Publicado em: sexta-feira, 29/06/2012

Países definem termos de suspensão do Paraguai no Mercosul

Nesta sexta-feira (29), os presidentes da Argentina, Brasil e Uruguai irão se reunir em Mendoza, na Argentina, para definirem os termos referentes à suspensão do Paraguai no Mercosul (bloco econômico que integra as quatro nações). O novo governo do Paraguai, que assumiu o poder na semana passada, não irá poder participais das cúpulas nem das decisões até abril do próximo ano, mês em que serão feitas eleições presidenciais. No entanto, o Paraguai não irá sofrer sanções financeiras.

O chanceler brasileiro, Antonio Patriota, afirmou nesta quinta-feira (28), que o país vizinho não irá perder seus direitos e obrigações. A declaração foi dada depois da reunião com os ministros de Relações Exteriores do Uruguai e da Argentina. O Mercosul liberou, ontem, a quantia de US$ 66 milhões para as obras nas linhas de transmissão de energia elétrica que serão feitas no Paraguai.

Recursos do Focem

Os recursos liberados para as obras são do Fundo para a Convergência Estrutural do Mercosul (Focem). Este fundo foi criado em 2006 com o objetivo de diminuir as disparidades econômicas entre os países que compõem o bloco. O Paraguai não irá participar na reunião desta sexta-feira e, muito provavelmente, também não poderá participar da próxima, que será feita em dezembro no Brasil.
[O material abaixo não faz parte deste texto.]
--- src/rtl/shadow_call_stack_tracker_core_defines.svh ---
// ----------------------------------------------------------------------------
// shadow_call_stack_tracker_core_defines
// Assertion helpers for the shadow call stack tracker core.
// ----------------------------------------------------------------------------
`ifndef SHADOW_CALL_STACK_TRACKER_CORE_DEFINES_SVH
`define SHADOW_CALL_STACK_TRACKER_CORE_DEFINES_SVH

`ifndef SYNTHESIS

// Concurrent check, clocked on the rising edge and disabled during reset.
`define SCST_ASSERT(lbl, clk, rstn, prop) \
  lbl: assert property (@(posedge clk) disable iff (!rstn) (prop)) \
    else $error("scst assertion failed");

// Same check, but also evaluated while reset is asserted.
`define SCST_ASSERT_ALWAYS(lbl, clk, prop) \
  lbl: assert property (@(posedge clk) (prop)) \
    else $error("scst assertion failed");

`else

`define SCST_ASSERT(lbl, clk, rstn, prop)
`define SCST_ASSERT_ALWAYS(lbl, clk, prop)

`endif

`endif

--- src/rtl/scst_pkg.sv ---
// ----------------------------------------------------------------------------
// scst_pkg
// Shared types and constants of the shadow call stack tracker.
// ----------------------------------------------------------------------------
`default_nettype none

package scst_pkg;

  localparam int unsigned STACK_DEPTH = 32;
  localparam int unsigned ADDR_W      = 64;
  localparam int unsigned DEPTH_W     = 6;

  typedef enum logic [2:0] {
    KIND_ENTER  = 3'd0,
    KIND_UNWIND = 3'd1,
    KIND_RETURN = 3'd2,
    KIND_UNDER  = 3'd3,
    KIND_OVER   = 3'd4
  } kind_e;

  typedef enum logic [2:0] {
    ST_IDLE  = 3'b001,
    ST_CHECK = 3'b010,
    ST_FINAL = 3'b100
  } state_e;

  // One saved frame: stack pointer at the call and the called routine.
  typedef struct packed {
    logic [ADDR_W-1:0] sp;
    logic [ADDR_W-1:0] routine;
  } frame_t;

endpackage

`default_nettype wire

--- src/rtl/scst_frame_ram.sv ---
// ----------------------------------------------------------------------------
// scst_frame_ram
// Single-write, single-read frame store with a registered read port.
// ----------------------------------------------------------------------------
`default_nettype none

module scst_frame_ram #(
  parameter int unsigned Depth = scst_pkg::STACK_DEPTH,
  parameter int unsigned AddrW = $clog2(Depth)
) (
  input  wire logic                clk_i,
  input  wire logic                we_i,
  input  wire logic [AddrW-1:0]    waddr_i,
  input  wire scst_pkg::frame_t    wdata_i,
  input  wire logic                re_i,
  input  wire logic [AddrW-1:0]    raddr_i,
  output      scst_pkg::frame_t    rdata_o
);

  scst_pkg::frame_t mem_q [Depth];
  scst_pkg::frame_t rdata_q;

  always_ff @(posedge clk_i) begin
    if (we_i) begin
      mem_q[waddr_i] <= wdata_i;
    end
  end

  always_ff @(posedge clk_i) begin
    if (re_i) begin
      rdata_q <= mem_q[raddr_i];
    end
  end

  assign rdata_o = rdata_q;

endmodule

`default_nettype wire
Em mais de 20 anos da história do bloco, esta é a primeira vez que acontece uma suspensão. Argentina, Brasil e Uruguai estão questionando se o processo de impeachment de Fernando Lugo é legítimo. Lugo foi afastado do cargo por seu acusado de não estar desempenhando corretamente suas funções e também de ser incapaz de manter a ordem do país. O processo de impeachment levou apenas 30 horas para tirar o presidente de seu posto.